In your answer, copy every entry that follows exactly.

═══ Exercise data ═══

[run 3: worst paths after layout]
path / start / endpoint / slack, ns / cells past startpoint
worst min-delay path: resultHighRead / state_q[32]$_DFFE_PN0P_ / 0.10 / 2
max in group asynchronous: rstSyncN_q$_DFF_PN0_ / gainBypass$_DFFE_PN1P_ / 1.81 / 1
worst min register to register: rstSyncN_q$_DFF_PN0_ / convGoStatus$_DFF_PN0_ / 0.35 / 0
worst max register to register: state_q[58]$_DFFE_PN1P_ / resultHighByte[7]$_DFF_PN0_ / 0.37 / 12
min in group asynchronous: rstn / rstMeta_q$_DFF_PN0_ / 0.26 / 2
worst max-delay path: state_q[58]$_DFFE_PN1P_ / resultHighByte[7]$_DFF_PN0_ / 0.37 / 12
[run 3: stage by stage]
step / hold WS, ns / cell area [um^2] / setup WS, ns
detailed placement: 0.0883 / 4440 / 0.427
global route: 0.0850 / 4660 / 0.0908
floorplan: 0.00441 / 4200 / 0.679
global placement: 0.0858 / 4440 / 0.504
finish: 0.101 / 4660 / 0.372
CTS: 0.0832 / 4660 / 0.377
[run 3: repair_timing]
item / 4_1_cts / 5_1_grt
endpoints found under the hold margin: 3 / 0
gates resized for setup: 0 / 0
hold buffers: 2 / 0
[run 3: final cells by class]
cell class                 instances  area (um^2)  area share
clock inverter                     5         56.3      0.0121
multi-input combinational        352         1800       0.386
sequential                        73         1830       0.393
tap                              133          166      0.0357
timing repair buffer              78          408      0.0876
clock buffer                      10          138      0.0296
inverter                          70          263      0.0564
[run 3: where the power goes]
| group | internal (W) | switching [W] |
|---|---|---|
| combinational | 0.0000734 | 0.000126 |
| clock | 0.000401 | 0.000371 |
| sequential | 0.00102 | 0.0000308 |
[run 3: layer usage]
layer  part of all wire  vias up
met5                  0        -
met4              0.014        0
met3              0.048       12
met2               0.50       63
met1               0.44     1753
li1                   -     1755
--- src/rtl/timer_mode_pkg.sv ---
/*
  Shared constants and carriers for the timer channel mode block:
  register offsets, field positions, reset value, field codes, structs.
  Assumes a 16-bit register port and one 50 MHz clock.
*/
package timer_mode_pkg;

  localparam int          ADDR_W            = 4;
  localparam int          DATA_W            = 16;

  // register offsets on the plain register port
  localparam logic [3:0]  MODE_REG_OFFSET   = 4'h0;
  localparam logic [3:0]  STATUS_REG_OFFSET = 4'h1;

  // field positions inside the channel mode register
  localparam int          OPCLK_MSB         = 15;
  localparam int          OPCLK_LSB         = 14;
  localparam int          CLKSRC_BIT        = 12;
  localparam int          ROLE_BIT          = 11;
  localparam int          TRIG_MSB          = 10;
  localparam int          TRIG_LSB          = 8;
  localparam int          EDGE_MSB          = 7;
  localparam int          EDGE_LSB          = 6;
  localparam int          OPMODE_MSB        = 3;
  localparam int          OPMODE_LSB        = 1;
  localparam int          STARTOPT_BIT      = 0;

  localparam logic [15:0] MODE_RESET        = 16'h0000;
  // bits 13, 5 and 4 never store
  localparam logic [15:0] MODE_WRITE_MASK   = 16'hdfcf;

  // trigger source codes
  localparam logic [2:0]  TRIG_SOFTWARE     = 3'h0;
  localparam logic [2:0]  TRIG_EDGE         = 3'h1;
  localparam logic [2:0]  TRIG_BOTH         = 3'h2;
  localparam logic [2:0]  TRIG_MASTER       = 3'h4;

  // input edge codes
  localparam logic [1:0]  EDGE_FALL         = 2'h0;
  localparam logic [1:0]  EDGE_RISE         = 2'h1;
  localparam logic [1:0]  EDGE_LOW_WIDTH    = 2'h2;
  localparam logic [1:0]  EDGE_HIGH_WIDTH   = 2'h3;

  // operating mode codes
  localparam logic [2:0]  OPM_INTERVAL      = 3'h0;
  localparam logic [2:0]  OPM_CAPTURE       = 3'h2;
  localparam logic [2:0]  OPM_EVENT         = 3'h3;
  localparam logic [2:0]  OPM_ONE_COUNT     = 3'h4;
  localparam logic [2:0]  OPM_CAPTURE_ONE   = 3'h6;

  typedef struct packed {
    logic [3:0]  addr;
    logic [15:0] wdata;
    logic        wr;
    logic        rd;
  } reg_req_t;

  typedef struct packed {
    logic [1:0] op_clock;
    logic       clk_src;
    logic       role;
    logic [2:0] trig;
    logic [1:0] edge_sel;
    logic [2:0] opmode;
    logic       start_opt;
  } mode_fields_t;

  typedef struct packed {
    logic start;
    logic capture;
    logic count_tick;
    logic count_up;
    logic start_irq;
    logic out_toggle;
    logic counting;
  } chan_ctrl_t;

endpackage : timer_mode_pkg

═══

◆ Response box ◆
[run 3: worst paths after layout]
path / start / endpoint / slack, ns / cells past startpoint
worst min-delay path: resultHighRead / state_q[32]$_DFFE_PN0P_ / 0.10 / 2
max in group asynchronous: rstSyncN_q$_DFF_PN0_ / gainBypass$_DFFE_PN1P_ / 1.81 / 1
worst min register to register: rstSyncN_q$_DFF_PN0_ / convGoStatus$_DFF_PN0_ / 0.35 / 0
worst max register to register: state_q[58]$_DFFE_PN1P_ / resultHighByte[7]$_DFF_PN0_ / 0.37 / 12
min in group asynchronous: rstn / rstMeta_q$_DFF_PN0_ / 0.26 / 2
worst max-delay path: state_q[58]$_DFFE_PN1P_ / resultHighByte[7]$_DFF_PN0_ / 0.37 / 12
[run 3: stage by stage]
step / hold WS, ns / cell area [um^2] / setup WS, ns
detailed placement: 0.0883 / 4440 / 0.427
global route: 0.0850 / 4660 / 0.0908
floorplan: 0.00441 / 4200 / 0.679
global placement: 0.0858 / 4440 / 0.504
finish: 0.101 / 4660 / 0.372
CTS: 0.0832 / 4660 / 0.377
[run 3: repair_timing]
item / 4_1_cts / 5_1_grt
endpoints found under the hold margin: 3 / 0
gates resized for setup: 0 / 0
hold buffers: 2 / 0
[run 3: final cells by class]
cell class                 instances  area (um^2)  area share
clock inverter                     5         56.3      0.0121
multi-input combinational        352         1800       0.386
sequential                        73         1830       0.393
tap                              133          166      0.0357
timing repair buffer              78          408      0.0876
clock buffer                      10          138      0.0296
inverter                          70          263      0.0564
[run 3: where the power goes]
| group | internal (W) | switching [W] |
|---|---|---|
| combinational | 0.0000734 | 0.000126 |
| clock | 0.000401 | 0.000371 |
| sequential | 0.00102 | 0.0000308 |
[run 3: layer usage]
layer  part of all wire  vias up
met5                  0        -
met4              0.014        0
met3              0.048       12
met2               0.50       63
met1               0.44     1753
li1                   -     1755
--- src/rtl/timer_mode_pkg.sv ---
/*
  Shared constants and carriers for the timer channel mode block:
  register offsets, field positions, reset value, field codes, structs.
  Assumes a 16-bit register port and one 50 MHz clock.
*/
package timer_mode_pkg;

  localparam int          ADDR_W            = 4;
  localparam int          DATA_W            = 16;

  // register offsets on the plain register port
  localparam logic [3:0]  MODE_REG_OFFSET   = 4'h0;
  localparam logic [3:0]  STATUS_REG_OFFSET = 4'h1;

  // field positions inside the channel mode register
  localparam int          OPCLK_MSB         = 15;
  localparam int          OPCLK_LSB         = 14;
  localparam int          CLKSRC_BIT        = 12;
  localparam int          ROLE_BIT          = 11;
  localparam int          TRIG_MSB          = 10;
  localparam int          TRIG_LSB          = 8;
  localparam int          EDGE_MSB          = 7;
  localparam int          EDGE_LSB          = 6;
  localparam int          OPMODE_MSB        = 3;
  localparam int          OPMODE_LSB        = 1;
  localparam int          STARTOPT_BIT      = 0;

  localparam logic [15:0] MODE_RESET        = 16'h0000;
  // bits 13, 5 and 4 never store
  localparam logic [15:0] MODE_WRITE_MASK   = 16'hdfcf;

  // trigger source codes
  localparam logic [2:0]  TRIG_SOFTWARE     = 3'h0;
  localparam logic [2:0]  TRIG_EDGE         = 3'h1;
  localparam logic [2:0]  TRIG_BOTH         = 3'h2;
  localparam logic [2:0]  TRIG_MASTER       = 3'h4;

  // input edge codes
  localparam logic [1:0]  EDGE_FALL         = 2'h0;
  localparam logic [1:0]  EDGE_RISE         = 2'h1;
  localparam logic [1:0]  EDGE_LOW_WIDTH    = 2'h2;
  localparam logic [1:0]  EDGE_HIGH_WIDTH   = 2'h3;

  // operating mode codes
  localparam logic [2:0]  OPM_INTERVAL      = 3'h0;
  localparam logic [2:0]  OPM_CAPTURE       = 3'h2;
  localparam logic [2:0]  OPM_EVENT         = 3'h3;
  localparam logic [2:0]  OPM_ONE_COUNT     = 3'h4;
  localparam logic [2:0]  OPM_CAPTURE_ONE   = 3'h6;

  typedef struct packed {
    logic [3:0]  addr;
    logic [15:0] wdata;
    logic        wr;
    logic        rd;
  } reg_req_t;

  typedef struct packed {
    logic [1:0] op_clock;
    logic       clk_src;
    logic       role;
    logic [2:0] trig;
    logic [1:0] edge_sel;
    logic [2:0] opmode;
    logic       start_opt;
  } mode_fields_t;

  typedef struct packed {
    logic start;
    logic capture;
    logic count_tick;
    logic count_up;
    logic start_irq;
    logic out_toggle;
    logic counting;
  } chan_ctrl_t;

endpackage : timer_mode_pkg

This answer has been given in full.